The first ever computer virus spread by mobile phones was discovered by anti-virus firms back in June 2004. The discovery led to the prospect of phones and PDAs being attacked, with hackers potentially taking over phones and racking up massive bills for their unsuspecting device owners. Mayhem could ensue – how would anyone again have confidence that a hacker wasn’t listening in to their potentially sensitive business and personal calls?
In the end though, it turned out that it wasn’t hackers that were to fear, but users. Not only do mobile viruses still require the user’s help to do any damage, but it is simply the loss of mobile devices that is most likely to leave a company exposed.
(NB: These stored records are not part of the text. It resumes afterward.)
<file path="src/rtl/uart_pkg.sv">
// Shared constants, FSM state type and parity helper for the configurable UART transmitter.
package uart_pkg;

    localparam int PAR_NONE = 0;
    localparam int PAR_EVEN = 1;
    localparam int PAR_ODD  = 2;

    typedef enum logic [2:0] {
        IDLE  = 3'd0,
        START = 3'd1,
        DATA  = 3'd2,
        PAR   = 3'd3,
        STOP  = 3'd4
    } tx_state_e;

    // Callers zero-extend narrower words; the extra zero bits do not change the XOR.
    function automatic logic calc_parity(input logic [8:0] bits, input logic odd);
        return (^bits) ^ odd;
    endfunction

endpackage

</file>
<file path="src/rtl/uart_tx_cfg_if.sv">
// Write-side handshake of the UART transmitter: producer drives data, transmitter returns ready.
interface uart_tx_cfg_if #(
    parameter int DATA_BITS = 8
);
    logic                 data_valid;
    logic [DATA_BITS-1:0] data;
    logic                 data_ready;

    modport master (output data_valid, output data, input data_ready);
    modport slave  (input data_valid, input data, output data_ready);
endinterface

</file>
<file path="src/rtl/uart_fifo.sv">
// Synchronous FIFO with registered occupancy count; reads are first-word-fall-through.
module uart_fifo #(
    parameter int WIDTH = 8,
    parameter int DEPTH = 4
) (
    input  logic                    clk,
    input  logic                    reset,
    input  logic                    push,
    input  logic                    pop,
    input  logic [WIDTH-1:0]        din,
    output logic [WIDTH-1:0]        dout,
    output logic [$clog2(DEPTH):0]  count,
    output logic                    full,
    output logic                    empty
);
    localparam int AW = $clog2(DEPTH);
    localparam logic [AW:0] FULL_CNT = (AW+1)'(DEPTH);

    logic [WIDTH-1:0] mem_q [DEPTH];
    logic [AW-1:0]    wr_ptr_q, wr_ptr_d;
    logic [AW-1:0]    rd_ptr_q, rd_ptr_d;
    logic [AW:0]      count_q, count_d;
    logic             do_push_s, do_pop_s;

    assign full      = (count_q == FULL_CNT);
    assign empty     = (count_q == '0);
    assign do_push_s = push & ~full;
    assign do_pop_s  = pop & ~empty;
    assign dout      = mem_q[rd_ptr_q];
    assign count     = count_q;

    // Pointer and occupancy next-state; pointers wrap naturally since DEPTH is a power of two.
    always_comb begin
        wr_ptr_d = wr_ptr_q;
        rd_ptr_d = rd_ptr_q;
        count_d  = count_q;
        if (do_push_s) begin
            wr_ptr_d = wr_ptr_q + 1'b1;
        end else begin
            wr_ptr_d = wr_ptr_q;
        end
        if (do_pop_s) begin
            rd_ptr_d = rd_ptr_q + 1'b1;
        end else begin
            rd_ptr_d = rd_ptr_q;
        end
        case ({do_push_s, do_pop_s})
            2'b10:   count_d = count_q + 1'b1;
            2'b01:   count_d = count_q - 1'b1;
            default: count_d = count_q;
        endcase
    end

    // Storage array; no reset needed because pointers define validity.
    always_ff @(posedge clk) begin
        if (do_push_s && !reset) begin
            mem_q[wr_ptr_q] <= din;
        end
    end

    // Pointer and count registers.
    always_ff @(posedge clk) begin
        if (reset) begin
            wr_ptr_q <= '0;
            rd_ptr_q <= '0;
            count_q  <= '0;
        end else begin
            wr_ptr_q <= wr_ptr_d;
            rd_ptr_q <= rd_ptr_d;
            count_q  <= count_d;
        end
    end

endmodule

</file>
<file path="src/rtl/uart_tx_cfg.sv">
// Configurable UART transmitter: FIFO-buffered words sent as start/data/parity/stop
// frames, with the baud divisor sampled once per frame.
module uart_tx_cfg
    import uart_pkg::*;
#(
    parameter int DATA_BITS  = 8,
    parameter int PARITY     = PAR_NONE,
    parameter int STOP_BITS  = 1,
    parameter int FIFO_DEPTH = 4
) (
    input  logic                         clk,
    input  logic                         reset,
    input  logic [15:0]                  baud_div,
    uart_tx_cfg_if.slave                 tx_if,
    output logic                         serial_txd,
    output logic                         busy,
    output logic [$clog2(FIFO_DEPTH):0]  fifo_count
);
    localparam int         CW         = $clog2(FIFO_DEPTH) + 1;
    localparam logic [3:0] LAST_DATA  = 4'(DATA_BITS - 1);
    localparam logic [3:0] LAST_STOP  = 4'(STOP_BITS - 1);
    localparam logic       PAR_IS_ODD = (PARITY == PAR_ODD);

    generate
        if (DATA_BITS < 5 || DATA_BITS > 9) begin : g_bad_data_bits
            $error("uart_tx_cfg: DATA_BITS must be in 5..9");
        end
        if (PARITY < PAR_NONE || PARITY > PAR_ODD) begin : g_bad_parity
            $error("uart_tx_cfg: PARITY must be 0, 1 or 2");
        end
        if (STOP_BITS < 1 || STOP_BITS > 2) begin : g_bad_stop_bits
            $error("uart_tx_cfg: STOP_BITS must be 1 or 2");
        end
        if (FIFO_DEPTH < 2 || (FIFO_DEPTH & (FIFO_DEPTH - 1)) != 0) begin : g_bad_depth
            $error("uart_tx_cfg: FIFO_DEPTH must be a power of two, at least 2");
        end
    endgenerate

    tx_state_e            state_q, state_d;
    logic [15:0]          baud_cnt_q, baud_cnt_d;
    logic [15:0]          div_q, div_d;
    logic [3:0]           bit_cnt_q, bit_cnt_d;
    logic [DATA_BITS-1:0] data_q, data_d;
    logic                 par_q, par_d;
    logic                 txd_q, busy_q;

    logic                 txd_s;
    logic                 fifo_push_s, fifo_pop_s;
    logic                 fifo_full_s, fifo_empty_s;
    logic [DATA_BITS-1:0] fifo_dout_s;
    logic [CW-1:0]        fifo_count_s;
    logic [15:0]          div_eff_s;
    logic                 bit_end_s;

    assign tx_if.data_ready = ~fifo_full_s;
    assign fifo_push_s      = tx_if.data_valid & ~fifo_full_s;
    assign div_eff_s        = (baud_div == 16'd0) ? 16'd1 : baud_div;
    assign bit_end_s        = (baud_cnt_q == (div_q - 16'd1));

    uart_fifo #(
        .WIDTH (DATA_BITS),
        .DEPTH (FIFO_DEPTH)
    ) u_fifo (
        .clk   (clk),
        .reset (reset),
        .push  (fifo_push_s),
        .pop   (fifo_pop_s),
        .din   (tx_if.data),
        .dout  (fifo_dout_s),
        .count (fifo_count_s),
        .full  (fifo_full_s),
        .empty (fifo_empty_s)
    );

    // Frame sequencer: next state, counters and the line level for the current state.
    always_comb begin
        state_d    = state_q;
        baud_cnt_d = baud_cnt_q + 16'd1;
        bit_cnt_d  = bit_cnt_q;
        div_d      = div_q;
        data_d     = data_q;
        par_d      = par_q;
        fifo_pop_s = 1'b0;
        txd_s      = 1'b1;
        case (state_q)
            IDLE: begin
                txd_s      = 1'b1;
                baud_cnt_d = 16'd0;
                if (!fifo_empty_s) begin
                    fifo_pop_s = 1'b1;
                    data_d     = fifo_dout_s;
                    par_d      = calc_parity(9'(fifo_dout_s), PAR_IS_ODD);
                    div_d      = div_eff_s;
                    bit_cnt_d  = 4'd0;
                    state_d    = START;
                end else begin
                    state_d    = IDLE;
                end
            end
            START: begin
                txd_s = 1'b0;
                if (bit_end_s) begin
                    baud_cnt_d = 16'd0;
                    bit_cnt_d  = 4'd0;
                    state_d    = DATA;
                end else begin
                    state_d    = START;
                end
            end
            DATA: begin
                txd_s = data_q[0];
                if (bit_end_s) begin
                    baud_cnt_d = 16'd0;
                    data_d     = {1'b0, data_q[DATA_BITS-1:1]};
                    if (bit_cnt_q == LAST_DATA) begin
                        bit_cnt_d = 4'd0;
                        state_d   = (PARITY != PAR_NONE) ? PAR : STOP;
                    end else begin
                        bit_cnt_d = bit_cnt_q + 4'd1;
                    end
                end else begin
                    state_d    = DATA;
                end
            end
            PAR: begin
                txd_s = par_q;
                if (bit_end_s) begin
                    baud_cnt_d = 16'd0;
                    bit_cnt_d  = 4'd0;
                    state_d    = STOP;
                end else begin
                    state_d    = PAR;
                end
            end
            STOP: begin
                txd_s = 1'b1;
                if (bit_end_s) begin
                    baud_cnt_d = 16'd0;
                    if (bit_cnt_q != LAST_STOP) begin
                        bit_cnt_d = bit_cnt_q + 4'd1;
                    end else if (!fifo_empty_s) begin
                        // Back-to-back: next frame starts with no idle bit-time.
                        fifo_pop_s = 1'b1;
                        data_d     = fifo_dout_s;
                        par_d      = calc_parity(9'(fifo_dout_s), PAR_IS_ODD);
                        div_d      = div_eff_s;
                        bit_cnt_d  = 4'd0;
                        state_d    = START;
                    end else begin
                        bit_cnt_d  = 4'd0;
                        state_d    = IDLE;
                    end
                end else begin
                    state_d    = STOP;
                end
            end
            default: begin
                baud_cnt_d = 16'd0;
                bit_cnt_d  = 4'd0;
                state_d    = IDLE;
            end
        endcase
    end

    // State and output registers; line and busy trail the state by one cycle.
    always_ff @(posedge clk) begin
        if (reset) begin
            state_q    <= IDLE;
            baud_cnt_q <= 16'd0;
            bit_cnt_q  <= 4'd0;
            div_q      <= 16'd1;
            data_q     <= '0;
            par_q      <= 1'b0;
            txd_q      <= 1'b1;
            busy_q     <= 1'b0;
        end else begin
            state_q    <= state_d;
            baud_cnt_q <= baud_cnt_d;
            bit_cnt_q  <= bit_cnt_d;
            div_q      <= div_d;
            data_q     <= data_d;
            par_q      <= par_d;
            txd_q      <= txd_s;
            busy_q     <= (state_q != IDLE);
        end
    end

    assign serial_txd = txd_q;
    assign busy       = busy_q;
    assign fifo_count = fifo_count_s;

endmodule

</file>
<file path="src/flat_wrapper.sv">
// flat-port wrapper written by rule: the top's interface ports become plain ports
module uart_tx_cfg_flat import uart_pkg::*;
#(
    parameter int DATA_BITS  = 8,
    parameter int PARITY     = PAR_NONE,
    parameter int STOP_BITS  = 1,
    parameter int FIFO_DEPTH = 4
)
  (clk, reset, baud_div, serial_txd, busy, fifo_count, tx_if_data_valid, tx_if_data, tx_if_data_ready);
  uart_tx_cfg_if #(.DATA_BITS(DATA_BITS)) tx_if_i ();
  input  logic clk;
  input  logic reset;
  input  logic [15:0] baud_div;
  output logic serial_txd;
  output logic busy;
  output logic [$clog2(FIFO_DEPTH):0] fifo_count;
  input wire logic [$bits(tx_if_i.data_valid)-1:0] tx_if_data_valid;
  input wire logic [$bits(tx_if_i.data)-1:0] tx_if_data;
  output wire logic [$bits(tx_if_i.data_ready)-1:0] tx_if_data_ready;
  assign tx_if_i.data_valid = tx_if_data_valid;
  assign tx_if_i.data = tx_if_data;
  assign tx_if_data_ready = tx_if_i.data_ready;
  uart_tx_cfg #(.DATA_BITS(DATA_BITS), .PARITY(PARITY), .STOP_BITS(STOP_BITS), .FIFO_DEPTH(FIFO_DEPTH)) u_core (.clk(clk), .reset(reset), .baud_div(baud_div), .tx_if(tx_if_i), .serial_txd(serial_txd), .busy(busy), .fifo_count(fifo_count));
endmodule
</file>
One survey found that in the six months to September 2008, 60,000 mobile phones were left in London taxis, along with 6,193 other handheld devices such as laptops, iPods and memory sticks.
While most of those devices are eventually returned to their rightful owners, the potential damage caused by the loss of sensitive or confidential information is simply too great for companies to ignore.
Modern mobile devices have the capacity to store as much as 10,000 Word documents, 11,000 pictures, 500,000 contact details or an amazing 1.1 million emails. Technologies and strategies for ensuring that this data doesn’t fall into the wrong hands is at the top of the wish-list when it comes to companies’ mobile strategies.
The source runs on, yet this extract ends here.